Dataset entries
● ● ●

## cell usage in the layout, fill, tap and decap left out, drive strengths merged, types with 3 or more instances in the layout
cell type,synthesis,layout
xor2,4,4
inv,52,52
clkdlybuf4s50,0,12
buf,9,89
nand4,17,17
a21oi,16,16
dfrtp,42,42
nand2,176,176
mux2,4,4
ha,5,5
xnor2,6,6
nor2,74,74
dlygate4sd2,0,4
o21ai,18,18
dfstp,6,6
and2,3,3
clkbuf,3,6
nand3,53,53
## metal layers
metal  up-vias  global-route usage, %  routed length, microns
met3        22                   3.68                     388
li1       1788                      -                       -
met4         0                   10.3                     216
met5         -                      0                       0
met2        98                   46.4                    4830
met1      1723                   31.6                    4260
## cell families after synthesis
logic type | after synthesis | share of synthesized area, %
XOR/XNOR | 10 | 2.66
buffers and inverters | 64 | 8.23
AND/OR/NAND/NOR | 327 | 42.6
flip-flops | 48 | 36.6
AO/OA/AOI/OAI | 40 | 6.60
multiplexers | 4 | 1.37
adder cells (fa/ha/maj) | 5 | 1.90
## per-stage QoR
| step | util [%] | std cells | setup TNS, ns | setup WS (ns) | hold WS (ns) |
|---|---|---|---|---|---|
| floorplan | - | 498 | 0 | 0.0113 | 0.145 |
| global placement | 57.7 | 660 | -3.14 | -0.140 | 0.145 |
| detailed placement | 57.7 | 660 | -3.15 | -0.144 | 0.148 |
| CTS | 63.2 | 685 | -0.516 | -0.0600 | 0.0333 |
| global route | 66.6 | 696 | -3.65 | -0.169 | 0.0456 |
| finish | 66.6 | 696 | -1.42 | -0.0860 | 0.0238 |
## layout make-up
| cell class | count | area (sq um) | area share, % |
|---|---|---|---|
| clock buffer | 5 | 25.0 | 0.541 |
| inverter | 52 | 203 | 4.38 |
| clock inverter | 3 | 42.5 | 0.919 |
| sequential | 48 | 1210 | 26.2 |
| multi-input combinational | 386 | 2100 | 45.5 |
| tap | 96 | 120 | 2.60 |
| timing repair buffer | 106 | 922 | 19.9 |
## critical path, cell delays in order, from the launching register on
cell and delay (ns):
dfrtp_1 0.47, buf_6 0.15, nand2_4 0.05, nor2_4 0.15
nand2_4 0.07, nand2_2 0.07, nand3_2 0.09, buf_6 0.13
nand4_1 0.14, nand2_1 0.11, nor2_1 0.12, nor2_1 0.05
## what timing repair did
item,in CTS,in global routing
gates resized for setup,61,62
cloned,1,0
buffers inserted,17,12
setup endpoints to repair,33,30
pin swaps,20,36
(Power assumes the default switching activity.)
<file path="config.mk">
export PLATFORM = sky130hd
export DESIGN_NAME = text_mem_arbiter_flat
export DESIGN_NICKNAME = d
export VERILOG_FILES = /design/src/rtl/text_pkg.sv /design/src/rtl/text_mem_arbiter_if.sv /design/src/rtl/text_clear_seq.sv /design/src/rtl/text_mem_arbiter.sv /design/src/flat_wrapper.sv
export SDC_FILE = /design/constraint.sdc
export NUM_CORES = 1
export LEC_CHECK = 0
export BUFFER_PORTS_ARGS = -buffer_cell sky130_fd_sc_hd__buf_2
export CORE_MARGIN = 2
export CORE_UTILIZATION = 48
export CTS_BUF_LIST = sky130_fd_sc_hd__clkbuf_8
export DETAILED_ROUTE_END_ITERATION = 10
export PLACE_DENSITY = 0.95
export SKIP_CTS_REPAIR_TIMING = 1
export SLEW_MARGIN = 20
export SYNTH_ARGS = -nofsm -noshare
export SYNTH_HDL_FRONTEND = slang
export SYNTH_SLANG_ARGS = --single-unit
</file>
<file path="constraint.sdc">
create_clock -name clk -period 4.15 [get_ports clk]
set_input_delay 0.415 -clock clk [delete_from_list [all_inputs] [get_ports clk]]
set_output_delay 0.415 -clock clk [all_outputs]
set_load 0.01 [all_outputs]
</file>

● ● ●

# Task goal
The expected answer is a number and nothing else: how many lines above include the word "area".

# Task result
2